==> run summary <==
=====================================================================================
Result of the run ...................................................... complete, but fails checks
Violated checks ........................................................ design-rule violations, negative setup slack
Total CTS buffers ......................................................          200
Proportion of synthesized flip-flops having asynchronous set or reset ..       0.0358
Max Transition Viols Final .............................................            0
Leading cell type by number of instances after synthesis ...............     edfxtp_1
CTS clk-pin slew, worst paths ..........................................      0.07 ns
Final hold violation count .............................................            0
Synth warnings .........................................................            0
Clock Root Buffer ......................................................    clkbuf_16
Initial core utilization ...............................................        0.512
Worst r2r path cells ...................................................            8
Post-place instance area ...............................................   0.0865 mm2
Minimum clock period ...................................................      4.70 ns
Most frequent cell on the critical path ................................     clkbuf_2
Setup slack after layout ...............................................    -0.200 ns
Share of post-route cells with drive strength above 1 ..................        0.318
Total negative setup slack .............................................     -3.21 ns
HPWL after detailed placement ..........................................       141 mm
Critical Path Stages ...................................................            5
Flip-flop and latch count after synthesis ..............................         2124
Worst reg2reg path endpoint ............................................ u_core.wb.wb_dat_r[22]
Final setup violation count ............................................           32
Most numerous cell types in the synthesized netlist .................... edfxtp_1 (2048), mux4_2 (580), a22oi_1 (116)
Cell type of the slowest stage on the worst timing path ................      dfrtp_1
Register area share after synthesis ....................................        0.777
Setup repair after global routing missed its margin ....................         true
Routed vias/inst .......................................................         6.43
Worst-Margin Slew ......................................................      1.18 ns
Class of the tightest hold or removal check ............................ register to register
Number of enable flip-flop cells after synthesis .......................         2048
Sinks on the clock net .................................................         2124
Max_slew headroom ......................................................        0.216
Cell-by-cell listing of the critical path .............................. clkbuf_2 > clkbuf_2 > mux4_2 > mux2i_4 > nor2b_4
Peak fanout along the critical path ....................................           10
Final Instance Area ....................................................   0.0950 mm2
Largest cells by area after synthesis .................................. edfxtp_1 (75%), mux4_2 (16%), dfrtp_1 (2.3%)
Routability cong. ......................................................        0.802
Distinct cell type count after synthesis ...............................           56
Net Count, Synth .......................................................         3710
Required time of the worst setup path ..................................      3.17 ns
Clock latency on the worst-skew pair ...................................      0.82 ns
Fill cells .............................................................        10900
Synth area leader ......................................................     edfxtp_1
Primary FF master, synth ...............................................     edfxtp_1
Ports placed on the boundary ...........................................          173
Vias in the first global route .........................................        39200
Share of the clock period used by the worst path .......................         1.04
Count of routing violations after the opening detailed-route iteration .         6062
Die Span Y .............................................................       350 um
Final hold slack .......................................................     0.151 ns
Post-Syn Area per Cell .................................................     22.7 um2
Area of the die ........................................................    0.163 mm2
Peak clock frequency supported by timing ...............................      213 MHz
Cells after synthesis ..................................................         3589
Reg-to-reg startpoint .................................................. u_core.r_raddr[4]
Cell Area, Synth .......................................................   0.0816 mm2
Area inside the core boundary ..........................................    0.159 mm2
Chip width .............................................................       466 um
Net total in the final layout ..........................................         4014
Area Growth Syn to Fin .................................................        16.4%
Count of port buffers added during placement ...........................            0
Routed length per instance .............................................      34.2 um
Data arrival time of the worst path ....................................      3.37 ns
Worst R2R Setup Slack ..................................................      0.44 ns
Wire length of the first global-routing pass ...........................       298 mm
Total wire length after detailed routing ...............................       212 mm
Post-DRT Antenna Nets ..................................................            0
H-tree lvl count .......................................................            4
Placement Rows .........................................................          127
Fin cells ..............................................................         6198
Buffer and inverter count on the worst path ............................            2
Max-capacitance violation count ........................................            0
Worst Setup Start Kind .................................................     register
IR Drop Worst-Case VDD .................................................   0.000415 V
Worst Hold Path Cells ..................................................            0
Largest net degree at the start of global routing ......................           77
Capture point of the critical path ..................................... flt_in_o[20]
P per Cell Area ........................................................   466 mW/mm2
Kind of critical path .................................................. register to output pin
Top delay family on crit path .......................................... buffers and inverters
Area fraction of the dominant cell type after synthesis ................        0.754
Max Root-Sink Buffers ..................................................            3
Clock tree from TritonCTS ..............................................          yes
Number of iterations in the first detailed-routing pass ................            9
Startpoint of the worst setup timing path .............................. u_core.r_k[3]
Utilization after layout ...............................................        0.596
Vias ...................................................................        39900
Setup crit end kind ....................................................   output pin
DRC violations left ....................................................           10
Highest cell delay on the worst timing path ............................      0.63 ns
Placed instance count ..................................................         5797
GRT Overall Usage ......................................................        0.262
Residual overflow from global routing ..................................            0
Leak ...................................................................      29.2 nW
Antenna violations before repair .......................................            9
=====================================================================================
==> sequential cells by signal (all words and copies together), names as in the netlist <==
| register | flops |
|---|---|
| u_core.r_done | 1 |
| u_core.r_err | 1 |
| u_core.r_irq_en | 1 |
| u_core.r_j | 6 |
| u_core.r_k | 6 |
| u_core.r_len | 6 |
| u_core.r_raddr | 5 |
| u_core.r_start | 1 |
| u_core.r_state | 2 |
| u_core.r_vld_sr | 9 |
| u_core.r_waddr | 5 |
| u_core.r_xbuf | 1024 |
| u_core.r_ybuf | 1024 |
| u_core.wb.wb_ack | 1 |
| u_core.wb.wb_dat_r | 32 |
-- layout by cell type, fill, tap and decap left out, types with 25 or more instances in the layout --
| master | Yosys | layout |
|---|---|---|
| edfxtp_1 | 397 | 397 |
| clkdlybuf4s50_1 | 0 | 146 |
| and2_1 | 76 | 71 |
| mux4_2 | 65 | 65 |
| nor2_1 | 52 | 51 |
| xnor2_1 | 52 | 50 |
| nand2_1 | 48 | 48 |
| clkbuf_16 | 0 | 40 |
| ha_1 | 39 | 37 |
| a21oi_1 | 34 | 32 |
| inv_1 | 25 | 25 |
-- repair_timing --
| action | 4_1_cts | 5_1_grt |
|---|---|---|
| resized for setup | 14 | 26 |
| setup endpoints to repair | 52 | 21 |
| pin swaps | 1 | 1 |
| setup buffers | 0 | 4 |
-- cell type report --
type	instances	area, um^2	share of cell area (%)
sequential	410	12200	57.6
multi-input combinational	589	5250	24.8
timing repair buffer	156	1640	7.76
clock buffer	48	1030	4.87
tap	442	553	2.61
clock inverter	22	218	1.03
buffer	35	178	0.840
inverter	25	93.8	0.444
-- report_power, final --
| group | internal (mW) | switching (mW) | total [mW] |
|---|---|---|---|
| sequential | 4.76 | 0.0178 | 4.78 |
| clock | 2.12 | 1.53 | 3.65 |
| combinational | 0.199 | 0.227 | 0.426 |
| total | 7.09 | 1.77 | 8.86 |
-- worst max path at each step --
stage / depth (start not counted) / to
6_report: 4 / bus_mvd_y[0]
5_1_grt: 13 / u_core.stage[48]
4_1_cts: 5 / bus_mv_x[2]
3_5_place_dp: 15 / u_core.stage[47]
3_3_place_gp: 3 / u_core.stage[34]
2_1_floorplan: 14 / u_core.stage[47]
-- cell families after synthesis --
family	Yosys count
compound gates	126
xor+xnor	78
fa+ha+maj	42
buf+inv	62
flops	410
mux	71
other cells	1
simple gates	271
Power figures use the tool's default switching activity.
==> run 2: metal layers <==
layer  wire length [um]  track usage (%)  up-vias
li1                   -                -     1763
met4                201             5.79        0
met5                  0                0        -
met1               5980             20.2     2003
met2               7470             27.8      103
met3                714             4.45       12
[config.mk]
export PLATFORM = sky130hd
export DESIGN_NAME = cpu_program_loader_flat
export DESIGN_NICKNAME = d
export VERILOG_FILES = /design/src/rtl/cpu_program_loader_if.sv /design/src/rtl/cpu_program_loader.sv /design/src/flat_wrapper.sv
export SDC_FILE = /design/constraint.sdc
export NUM_CORES = 1
export LEC_CHECK = 0
export CAP_MARGIN = 20
export CORE_ASPECT_RATIO = 0.5
export CORE_MARGIN = 2
export CORE_UTILIZATION = 49
export DETAILED_ROUTE_END_ITERATION = 8
export GPL_ROUTABILITY_DRIVEN = 0
export HOLD_SLACK_MARGIN = 0.03
export PLACE_DENSITY = 0.71
export SLEW_MARGIN = 5
export SYNTH_ARGS = -nofsm -noshare
export SYNTH_HDL_FRONTEND = slang
export SYNTH_SLANG_ARGS = --single-unit
[constraint.sdc]
create_clock -name clk -period 4.6 [get_ports clk]
set_input_delay 0.92 -clock clk [delete_from_list [all_inputs] [get_ports clk]]
set_output_delay 0.92 -clock clk [all_outputs]
set_load 0.005 [all_outputs]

■ The task
Look back at the entries above. Retype the line with "Clock tree from", the line with "Startpoint of the", and all lines in between.

■ Result
Clock tree from TritonCTS ..............................................          yes
Number of iterations in the first detailed-routing pass ................            9
Startpoint of the worst setup timing path .............................. u_core.r_k[3]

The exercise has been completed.